`src/rtl/core/cwmd_pkg.sv`:
```
// shared types and constants of the calibrated window motion detector
// no dependencies
`default_nettype none

package cwmd_pkg;

   localparam int SENS_WIDTH     = 15;
   localparam int CAL_WIDTH      = 10;
   localparam int CSR_ADDR_WIDTH = 4;
   localparam int CSR_DATA_WIDTH = 16;
   localparam int NUM_LANES      = 3;

   localparam logic [CSR_ADDR_WIDTH-1:0] CSR_SENSITIVITY = CSR_ADDR_WIDTH'(0);
   localparam logic [CSR_ADDR_WIDTH-1:0] CSR_CAL_LENGTH  = CSR_ADDR_WIDTH'(1);

   localparam logic [SENS_WIDTH-1:0] SENS_RESET    = SENS_WIDTH'(64);
   localparam logic [CAL_WIDTH-1:0]  CAL_LEN_RESET = CAL_WIDTH'(100);

   // control shared by all lanes for one accepted sample
   typedef struct packed {
      logic learn;
      logic first;
   } lane_ctrl_type;

   // what the lanes found, handed to the merge stage
   typedef struct packed {
      logic                 load;
      logic                 calibrating;
      logic [NUM_LANES-1:0] moved;
   } merge_in_type;

endpackage

`default_nettype wire

```
`src/rtl/core/cwmd_lane.sv`:
```
// one axis lane: running min/max during calibration, window compare after
// depends on cwmd_pkg
`default_nettype none

module cwmd_lane #(
   parameter int SAMPLE_WIDTH = 16
) (
   input  wire                                   clock,
   input  wire                                   reset,
   input  wire cwmd_pkg::lane_ctrl_type          ctrl,
   input  wire logic signed [SAMPLE_WIDTH-1:0]   sample,
   input  wire logic [cwmd_pkg::SENS_WIDTH-1:0]  sensitivity,
   output logic                                  moved
);

   // wide enough for extreme plus or minus margin without overflow
   localparam int WIDE_W =
      ((SAMPLE_WIDTH > cwmd_pkg::SENS_WIDTH) ? SAMPLE_WIDTH : cwmd_pkg::SENS_WIDTH + 1) + 1;

   logic signed [SAMPLE_WIDTH-1:0] low_ff, low_in;
   logic signed [SAMPLE_WIDTH-1:0] high_ff, high_in;
   logic signed [WIDE_W-1:0]       sample_w, upper_w, lower_w, margin_w;

   always_comb begin
      low_in  = low_ff;
      high_in = high_ff;
      if (ctrl.learn) begin
         if (ctrl.first || (sample < low_ff)) begin
            low_in = sample;
         end
         if (ctrl.first || (sample > high_ff)) begin
            high_in = sample;
         end
      end
   end

   always_ff @(posedge clock) begin
      if (reset) begin
         low_ff  <= '0;
         high_ff <= '0;
      end else begin
         low_ff  <= low_in;
         high_ff <= high_in;
      end
   end

   always_comb begin
      sample_w = {{(WIDE_W-SAMPLE_WIDTH){sample[SAMPLE_WIDTH-1]}}, sample};
      margin_w = {{(WIDE_W-cwmd_pkg::SENS_WIDTH){1'b0}}, sensitivity};
      upper_w  = {{(WIDE_W-SAMPLE_WIDTH){high_ff[SAMPLE_WIDTH-1]}}, high_ff} + margin_w;
      lower_w  = {{(WIDE_W-SAMPLE_WIDTH){low_ff[SAMPLE_WIDTH-1]}}, low_ff} - margin_w;
      moved    = (sample_w > upper_w) || (sample_w < lower_w);
   end

endmodule

`default_nettype wire

```
`src/rtl/core/cwmd_merge.sv`:
```
// merge stage: combines lane flags into the alarm and holds the result register
// depends on cwmd_pkg
`default_nettype none

module cwmd_merge (
   input  wire                        clock,
   input  wire                        reset,
   input  wire cwmd_pkg::merge_in_type found,
   input  wire                        rsp_ready,
   output logic                       slot_free,
   output logic                       rsp_valid,
   output logic                       rsp_calibrating,
   output logic                       rsp_moved_x,
   output logic                       rsp_moved_y,
   output logic                       rsp_moved_z,
   output logic                       rsp_alarm
);

   logic                           valid_ff, valid_in;
   logic                           calibrating_ff;
   logic [cwmd_pkg::NUM_LANES-1:0] moved_ff, moved_in;
   logic                           alarm_ff;

   assign slot_free = !valid_ff || rsp_ready;

   always_comb begin
      valid_in = valid_ff;
      if (found.load) begin
         valid_in = 1'b1;
      end else if (rsp_ready) begin
         valid_in = 1'b0;
      end
      // flags are meaningless while learning the window
      moved_in = found.calibrating ? '0 : found.moved;
   end

   always_ff @(posedge clock) begin
      if (reset) begin
         valid_ff <= 1'b0;
      end else begin
         valid_ff <= valid_in;
      end
   end

   always_ff @(posedge clock) begin
      if (found.load) begin
         calibrating_ff <= found.calibrating;
         moved_ff       <= moved_in;
         alarm_ff       <= |moved_in;
      end
   end

   assign rsp_valid       = valid_ff;
   assign rsp_calibrating = calibrating_ff;
   assign rsp_moved_x     = moved_ff[0];
   assign rsp_moved_y     = moved_ff[1];
   assign rsp_moved_z     = moved_ff[2];
   assign rsp_alarm       = alarm_ff;

endmodule

`default_nettype wire

```
`src/rtl/core/calibrated_window_motion_detector_top.sv`:
```
// top level of the calibrated window motion detector: registers, calibration
// control, three axis lanes and the merge stage; depends on cwmd_pkg,
// cwmd_lane and cwmd_merge
//
//   channel   direction  handshake             payload
//   req       in         req_valid/req_ready   req_accel_x/y/z
//   rsp       out        rsp_valid/rsp_ready   rsp_calibrating, rsp_moved_x/y/z, rsp_alarm
//   csr       in         csr_valid/csr_ready   csr_index, csr_wdata
//
// one sample per cycle unless rsp stalls; a result lands in the merge stage's
// output register in the cycle after its transfer; all three lanes update
// min/max and compare the window on transfer. a sample is taken when the
// output register is empty or being emptied, so rsp stalls back up to req
// after one held result. reset is synchronous; no clearing pass is needed.
`default_nettype none

module calibrated_window_motion_detector_top #(
   parameter int SAMPLE_WIDTH = 16
) (
   input  wire                                      clock,
   input  wire                                      reset,
   input  wire                                      req_valid,
   output logic                                     req_ready,
   input  wire logic signed [SAMPLE_WIDTH-1:0]      req_accel_x,
   input  wire logic signed [SAMPLE_WIDTH-1:0]      req_accel_y,
   input  wire logic signed [SAMPLE_WIDTH-1:0]      req_accel_z,
   output logic                                     rsp_valid,
   input  wire                                      rsp_ready,
   output logic                                     rsp_calibrating,
   output logic                                     rsp_moved_x,
   output logic                                     rsp_moved_y,
   output logic                                     rsp_moved_z,
   output logic                                     rsp_alarm,
   input  wire                                      csr_valid,
   output logic                                     csr_ready,
   input  wire logic [cwmd_pkg::CSR_ADDR_WIDTH-1:0] csr_index,
   input  wire logic [cwmd_pkg::CSR_DATA_WIDTH-1:0] csr_wdata
);

   logic [cwmd_pkg::SENS_WIDTH-1:0] sens_ff, sens_in;
   logic [cwmd_pkg::CAL_WIDTH-1:0]  cal_len_ff, cal_len_in;
   logic [cwmd_pkg::CAL_WIDTH-1:0]  seen_ff, seen_in, seen_next, len_eff;
   logic                            calibrated_ff, calibrated_in;
   logic                            accept, slot_free;
   cwmd_pkg::lane_ctrl_type         lane_ctrl;
   cwmd_pkg::merge_in_type          found;
   logic [cwmd_pkg::NUM_LANES-1:0]  moved;

   assign csr_ready = 1'b1;
   assign req_ready = slot_free;
   assign accept    = req_valid && slot_free;

   always_comb begin
      sens_in    = sens_ff;
      cal_len_in = cal_len_ff;
      if (csr_valid) begin
         case (csr_index)
            cwmd_pkg::CSR_SENSITIVITY: sens_in    = csr_wdata[cwmd_pkg::SENS_WIDTH-1:0];
            cwmd_pkg::CSR_CAL_LENGTH:  cal_len_in = csr_wdata[cwmd_pkg::CAL_WIDTH-1:0];
            default: ;
         endcase
      end
   end

   always_comb begin
      // zero length counts as one sample
      len_eff   = (cal_len_ff == '0) ? cwmd_pkg::CAL_WIDTH'(1) : cal_len_ff;
      seen_next = (seen_ff == '1) ? seen_ff : seen_ff + cwmd_pkg::CAL_WIDTH'(1);
      seen_in       = seen_ff;
      calibrated_in = calibrated_ff;
      if (accept && !calibrated_ff) begin
         seen_in = seen_next;
         if (seen_next >= len_eff) begin
            calibrated_in = 1'b1;
         end
      end
      lane_ctrl.learn = accept && !calibrated_ff;
      lane_ctrl.first = (seen_ff == '0);
   end

   always_ff @(posedge clock) begin
      if (reset) begin
         sens_ff       <= cwmd_pkg::SENS_RESET;
         cal_len_ff    <= cwmd_pkg::CAL_LEN_RESET;
         seen_ff       <= '0;
         calibrated_ff <= 1'b0;
      end else begin
         sens_ff       <= sens_in;
         cal_len_ff    <= cal_len_in;
         seen_ff       <= seen_in;
         calibrated_ff <= calibrated_in;
      end
   end

   cwmd_lane #(.SAMPLE_WIDTH(SAMPLE_WIDTH)) u_lane_x (
      .clock(clock), .reset(reset), .ctrl(lane_ctrl),
      .sample(req_accel_x), .sensitivity(sens_ff), .moved(moved[0])
   );

   cwmd_lane #(.SAMPLE_WIDTH(SAMPLE_WIDTH)) u_lane_y (
      .clock(clock), .reset(reset), .ctrl(lane_ctrl),
      .sample(req_accel_y), .sensitivity(sens_ff), .moved(moved[1])
   );

   cwmd_lane #(.SAMPLE_WIDTH(SAMPLE_WIDTH)) u_lane_z (
      .clock(clock), .reset(reset), .ctrl(lane_ctrl),
      .sample(req_accel_z), .sensitivity(sens_ff), .moved(moved[2])
   );

   always_comb begin
      found.load        = accept;
      found.calibrating = !calibrated_ff;
      found.moved       = moved;
   end

   cwmd_merge u_merge (
      .clock(clock),
      .reset(reset),
      .found(found),
      .rsp_ready(rsp_ready),
      .slot_free(slot_free),
      .rsp_valid(rsp_valid),
      .rsp_calibrating(rsp_calibrating),
      .rsp_moved_x(rsp_moved_x),
      .rsp_moved_y(rsp_moved_y),
      .rsp_moved_z(rsp_moved_z),
      .rsp_alarm(rsp_alarm)
   );

endmodule

`default_nettype wire

```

========

◆ **Problem to solve**: Only a number is wanted here: the count of lines in the data that include the word "axis".

◆ **Task result**: 2